# Problem details
Report every line of the records below that includes the string "endpoints".

# Data for analysis

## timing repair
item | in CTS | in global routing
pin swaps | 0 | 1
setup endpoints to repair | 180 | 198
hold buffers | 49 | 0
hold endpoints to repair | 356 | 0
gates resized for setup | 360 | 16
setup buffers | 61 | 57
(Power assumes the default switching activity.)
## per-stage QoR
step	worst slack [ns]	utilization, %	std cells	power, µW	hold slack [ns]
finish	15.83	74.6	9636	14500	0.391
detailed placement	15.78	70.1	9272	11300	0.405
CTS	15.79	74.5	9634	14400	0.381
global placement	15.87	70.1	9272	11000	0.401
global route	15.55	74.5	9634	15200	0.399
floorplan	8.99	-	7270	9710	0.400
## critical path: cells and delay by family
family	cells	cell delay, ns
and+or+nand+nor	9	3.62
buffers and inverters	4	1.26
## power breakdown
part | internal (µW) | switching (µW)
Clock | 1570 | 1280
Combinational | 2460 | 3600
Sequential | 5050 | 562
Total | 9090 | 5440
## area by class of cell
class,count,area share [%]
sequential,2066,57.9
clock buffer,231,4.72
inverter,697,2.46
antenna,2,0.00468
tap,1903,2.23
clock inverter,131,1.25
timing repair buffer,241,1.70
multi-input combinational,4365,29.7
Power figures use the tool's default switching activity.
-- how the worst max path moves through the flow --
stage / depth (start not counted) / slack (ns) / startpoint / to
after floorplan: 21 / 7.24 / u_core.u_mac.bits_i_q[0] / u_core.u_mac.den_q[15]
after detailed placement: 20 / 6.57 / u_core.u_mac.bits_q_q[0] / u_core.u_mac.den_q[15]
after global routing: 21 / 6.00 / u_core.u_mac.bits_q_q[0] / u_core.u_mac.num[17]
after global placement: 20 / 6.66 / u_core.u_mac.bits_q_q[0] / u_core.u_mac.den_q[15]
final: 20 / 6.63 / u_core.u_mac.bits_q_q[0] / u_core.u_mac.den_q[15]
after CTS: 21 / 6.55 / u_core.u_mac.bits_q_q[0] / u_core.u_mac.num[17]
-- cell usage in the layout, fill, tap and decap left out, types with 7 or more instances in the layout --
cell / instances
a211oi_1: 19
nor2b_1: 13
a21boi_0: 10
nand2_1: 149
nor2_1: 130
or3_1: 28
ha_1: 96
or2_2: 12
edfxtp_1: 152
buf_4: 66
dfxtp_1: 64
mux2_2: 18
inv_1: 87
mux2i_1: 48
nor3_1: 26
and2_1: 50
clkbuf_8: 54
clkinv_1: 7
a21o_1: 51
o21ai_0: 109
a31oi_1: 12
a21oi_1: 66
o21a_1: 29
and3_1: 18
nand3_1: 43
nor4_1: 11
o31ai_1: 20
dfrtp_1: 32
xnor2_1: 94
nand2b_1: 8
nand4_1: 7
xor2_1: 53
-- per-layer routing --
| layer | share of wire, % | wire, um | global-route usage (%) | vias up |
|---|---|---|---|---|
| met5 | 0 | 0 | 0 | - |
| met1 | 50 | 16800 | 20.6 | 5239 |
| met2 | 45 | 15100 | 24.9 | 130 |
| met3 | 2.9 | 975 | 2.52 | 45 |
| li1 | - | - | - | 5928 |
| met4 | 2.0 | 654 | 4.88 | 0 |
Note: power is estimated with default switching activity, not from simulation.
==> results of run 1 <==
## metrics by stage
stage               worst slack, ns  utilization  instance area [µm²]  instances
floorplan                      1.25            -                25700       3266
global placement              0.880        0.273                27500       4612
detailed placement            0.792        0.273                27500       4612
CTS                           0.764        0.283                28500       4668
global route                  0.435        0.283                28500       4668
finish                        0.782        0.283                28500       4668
### config.mk
export PLATFORM = sky130hd
export DESIGN_NAME = cdts_front
export DESIGN_NICKNAME = d
export VERILOG_FILES = /design/src/hw/rtl/cone_distance_truncated_score_defines.svh /design/src/hw/rtl/cdts_pkg.sv /design/src/hw/rtl/cdts_front.sv
export SDC_FILE = /design/constraint.sdc
export NUM_CORES = 1
export LEC_CHECK = 0
export BUFFER_PORTS_ARGS = -buffer_cell sky130_fd_sc_hd__buf_2
export CORE_AREA = 2 2 209 211
export DETAILED_ROUTE_END_ITERATION = 16
export DIE_AREA = 0 0 211 213
export PLACE_DENSITY_LB_ADDON = 0.15
export SETUP_SLACK_MARGIN = 0.3
export SKIP_CTS_REPAIR_TIMING = 1
export SYNTH_ARGS = -nofsm -noshare
export SYNTH_HDL_FRONTEND = slang
export SYNTH_SLANG_ARGS = --single-unit
### constraint.sdc
create_clock -name clk -period 4 [get_ports clk]
set_input_delay 0.6 -clock clk [delete_from_list [all_inputs] [get_ports clk]]
set_output_delay 0.6 -clock clk [all_outputs]
set_load 0.1 [all_outputs]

# Answer section
setup endpoints to repair | 180 | 198
hold endpoints to repair | 356 | 0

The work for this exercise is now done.